Annealed dropout training of deep networks
Abstract
Recently it has been shown that when training neural networks on a limited amount of data, randomly zeroing, or 'dropping out' a fixed percentage of the outputs of a given layer for each training case can improve test set performance significantly. Dropout training discourages the detectors in the network from co-adapting, which limits the capacity of the network and prevents overfitting. In this paper we show that annealing the dropout rate from a high initial value to zero over the course of training can substantially improve the quality of the resulting model. As dropout (approximately) implements model aggregation over an exponential number of networks, this procedure effectively initializes the ensemble of models that will be learned during a given iteration of training with an enemble of models that has a lower average number of neurons per network, and higher variance in the number of neurons per network-which regularizes the structure of the final model toward models that avoid unnecessary co-adaptation between neurons.
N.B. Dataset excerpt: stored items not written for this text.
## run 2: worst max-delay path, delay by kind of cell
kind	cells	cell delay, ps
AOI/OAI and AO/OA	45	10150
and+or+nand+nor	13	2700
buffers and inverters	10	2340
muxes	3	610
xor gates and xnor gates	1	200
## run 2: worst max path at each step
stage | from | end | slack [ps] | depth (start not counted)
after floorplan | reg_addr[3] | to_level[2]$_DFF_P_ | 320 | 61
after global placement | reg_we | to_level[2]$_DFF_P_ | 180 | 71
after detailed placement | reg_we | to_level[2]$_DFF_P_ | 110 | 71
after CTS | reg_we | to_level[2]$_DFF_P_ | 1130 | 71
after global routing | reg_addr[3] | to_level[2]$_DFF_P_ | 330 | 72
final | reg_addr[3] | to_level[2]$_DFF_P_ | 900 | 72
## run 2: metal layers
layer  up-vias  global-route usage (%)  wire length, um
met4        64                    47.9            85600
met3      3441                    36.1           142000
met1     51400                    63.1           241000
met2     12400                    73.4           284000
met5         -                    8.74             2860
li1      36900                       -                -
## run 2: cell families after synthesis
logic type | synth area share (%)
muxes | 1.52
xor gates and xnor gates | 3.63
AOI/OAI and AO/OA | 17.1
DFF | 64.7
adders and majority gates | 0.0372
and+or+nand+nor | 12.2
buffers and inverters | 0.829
Context: an optimization exercise on an open-source flow, tuned for small area, a short achievable clock period and few clock cycles per item. The choices shown serve that exercise and are no tape-out recipe.
The RTL was checked by simulation tests, not by an equivalence proof against the original design.

## v26
## sha384_core
module sha384_core (
    input  wire         clk,
    input  wire         rst,          
    input  wire         in_valid,
    output wire         in_ready,
    input  wire [63:0]  in_data,
    input  wire         in_first,     
    output wire         out_valid,
    output wire [383:0] out_digest
);
For scale: ~9300 cells after synthesis, ~450 I/O pins.
clock: 12.0 ns
lec_check: 0
cap_margin: 20
core_margin: 2
core_utilization: 55
cts_buf_list: sky130_fd_sc_hd__clkbuf_8
cts_cluster_diameter: 50
cts_cluster_size: 16
slew_margin: 20
synth_memory_max_bits: 16384
standard.sh (not shown) runs the stock make flow with config.mk's settings and CLKGATE_MAP_FILE= SYNTH_SCRIPT=/design/flow/synth_recipe.tcl, a recipe that flattens the netlist after the stock synthesis.
==> flow/flow/run.sh <==
#!/bin/bash
# Standard ORFS layout (the standard.sh, standard synthesis unchanged), with
# - timing repair asked to leave extra setup slack so the achieved period drops
# - the smallest buffer cell for the port buffers
# - a fanout limit for repair_design (flow/fanout.tcl, sourced before resizing)
set -euo pipefail
bash standard.sh SETUP_SLACK_MARGIN=7.0 \
  "BUFFER_PORTS_ARGS=-buffer_cell sky130_fd_sc_hd__buf_1" \
  "PRE_RESIZE_TCL=$PWD/flow/fanout.tcl" \
  finish > make_finish.log 2>&1
==> flow/flow/fanout.tcl <==
# Limit fanout so that repair_design splits the wide enable nets into smaller
# buffer trees (large nets are hard for the detailed router to wire cleanly).
set_max_fanout 40 [current_design]
Testbench counts of v26, summed over its fixed seeds: cycles 31,128, items 384.
--- input diff v26..v27 ---
--- a/flow/design.v
+++ b/flow/design.v
@@ -185,19 +185,19 @@
     wire [63:0] es2 = x3(es1, ec1, bsig1),  ec2 = m3(es1, ec1, bsig1);
     wire [63:0] e_r = es2 + ec2;
     wire [63:0] ssig0 = rotr(w1, 1) ^ rotr(w1, 8) ^ (w1 >> 7);
     wire [63:0] ssig1 = rotr(w14, 19) ^ rotr(w14, 61) ^ (w14 >> 6);
     wire [63:0] ws1 = x3(w0, w9, ssig0),    wc1 = m3(w0, w9, ssig0);
     wire [63:0] ws2 = x3(ws1, wc1, ssig1),  wc2 = m3(ws1, wc1, ssig1);
     wire [63:0] w_new = ws2 + wc2;
     wire [63:0] hsrc  = !step0_q ? g : nf ? IV7 : fin_q ? he2 : he3;
     wire [63:0] ps1 = x3(hsrc, kq, w15),   pc1 = m3(hsrc, kq, w15);
-    wire [63:0] p_n   = ps1 + pc1;
+    wire [63:0] p_n   = bk_add(ps1, pc1);
     reg  [63:0] ivx, ivy;
     always @(*) begin
         case (s[1:0])
         2'd2:    begin ivx = IV3; ivy = IV7; end    
         2'd3:    begin ivx = IV2; ivy = IV6; end    
         2'd0:    begin ivx = IV1; ivy = IV5; end    
         default: begin ivx = IV0; ivy = IV4; end    
         endcase
     end
Findings:
Per the comparison of v27 with v26, design area did not really move, post-synthesis area per instance now larger, die area shrank by 2500 sq um, synthesized cell count decreased by 259 relative to the old numbers. Going from v26 to v27, worst slack on hold paths shrinks by 0.013 ns. Between v27 and v26, the maximum fanout along the worst path is higher for v27. Looking at worst slew margin relative to its limit across v27 and v26, the one that comes out higher is v26. v27 gives less number of nets in the synthesized netlist than v26 did. v27 — summed instance area of the synthesized netlist about 1.2% lower, v26 as reference. The final reports for v27 and v26 show proportion of layout cells with a drive suffix above 1 higher in the former. Comparing v27 and v26, the higher sum of met2 wire segment lengths after detailed routing is on v26.
Testbench counts of v27, summed over its fixed seeds: cycles 31,128, items 384.

sha384_core again, from the RTL that the note above started with.
Settings: LEC_CHECK=0, CAP_MARGIN=20, CORE_MARGIN=2, CORE_UTILIZATION=55, CTS_BUF_LIST=sky130_fd_sc_hd__clkbuf_8, CTS_CLUSTER_DIAMETER=50, CTS_CLUSTER_SIZE=16, SLEW_MARGIN=20, SYNTH_MEMORY_MAX_BITS=16384, TNS_END_PERCENT=0; clock period 12.0 ns.
Scripts as last shown in full above: flow/flow/run.sh, flow/flow/fanout.tcl
Testbench counts at the start, summed over its fixed seeds: cycles 31,128, items 384.
Change:
--- a/flow/design.v
+++ b/flow/design.v
@@ -184,21 +184,21 @@
     wire [63:0] es1 = x3(d, p, ch),         ec1 = m3(d, p, ch);
     wire [63:0] es2 = x3(es1, ec1, bsig1),  ec2 = m3(es1, ec1, bsig1);
     wire [63:0] e_r = es2 + ec2;
     wire [63:0] ssig0 = rotr(w1, 1) ^ rotr(w1, 8) ^ (w1 >> 7);
     wire [63:0] ssig1 = rotr(w14, 19) ^ rotr(w14, 61) ^ (w14 >> 6);
     wire [63:0] ws1 = x3(w0, w9, ssig0),    wc1 = m3(w0, w9, ssig0);
     wire [63:0] ws2 = x3(ws1, wc1, ssig1),  wc2 = m3(ws1, wc1, ssig1);
     wire [63:0] w_new = ws2 + wc2;
     wire [63:0] hsrc  = !step0_q ? g : nf ? IV7 : fin_q ? he2 : he3;
     wire [63:0] ps1 = x3(hsrc, kq, w15),   pc1 = m3(hsrc, kq, w15);
-    wire [63:0] p_n   = ps1 + pc1;
+    wire [63:0] p_n   = bk_add(ps1, pc1);
     reg  [63:0] ivx, ivy;
     always @(*) begin
         case (s[1:0])
         2'd2:    begin ivx = IV3; ivy = IV7; end    
         2'd3:    begin ivx = IV2; ivy = IV6; end    
         2'd0:    begin ivx = IV1; ivy = IV5; end    
         default: begin ivx = IV0; ivy = IV4; end    
         endcase
     end
     wire [63:0] xsum = bk_add(bf ? ivx : ha3, a);
The new run finished with timing, DRC and antenna clean; global-route usage is lower by 1.5 points; wire length is lower by 4.8%; flip-flop and latch count does not change; design area barely changes; clock-buffer cell count is lower by 13; maximum frequency is higher by 2.3%; register-to-register slack gains 130 ps; core utilization is higher by 0.71 points.
Testbench counts after the change, summed over its fixed seeds: cycles 31,128, items 384.

afterwards: timing with drivers on the ports:
In the flow no input, the clock included, has a driving cell. The finished layouts below were timed again as built, in two steps.
Step 1 assumes that a clkbuf_16 drives the clock port and a buf_2 every other input.
Step 2 adds t to the input delays and takes it off the output delays; t is the mean of the earliest and latest rising clock arrival at the registers after step 1. Input paths then give back, and output paths get back, about the clock's delay inside the block.
a / b / c = no drivers / after step 1 / after step 2; a / b = the first two.
run | t (ns) | slack for setup (ns) | hold WS [ns]
v26 | 1.126 | 6.371 / 6.371 / 6.084 | 0.411 / 0.411 / 0.411
v27 | 1.148 | 6.472 / 6.472 / 5.978 | 0.397 / 0.397 / 0.397
the first run of note 2 | 1.171 | 6.119 / 6.119 / 5.342 | 0.322 / 0.322 / 0.322
the second run of note 2 | 1.113 | 6.251 / 6.251 / 5.474 | 0.397 / 0.397 / 0.397
After both steps setup and hold are still met in every run listed.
Importantly, this regularization procedure is stochastic, and so promotes the learning of 'balanced' networks with neurons that have high average entropy, and low variance in their entropy, by smoothly transitioning from 'exploration' with high learning rates to 'fine tuning' with full support for co-adaptation between neurons where necessary. Experimental results demonstrate that annealed dropout leads to significant reductions in word error rate over standard dropout training.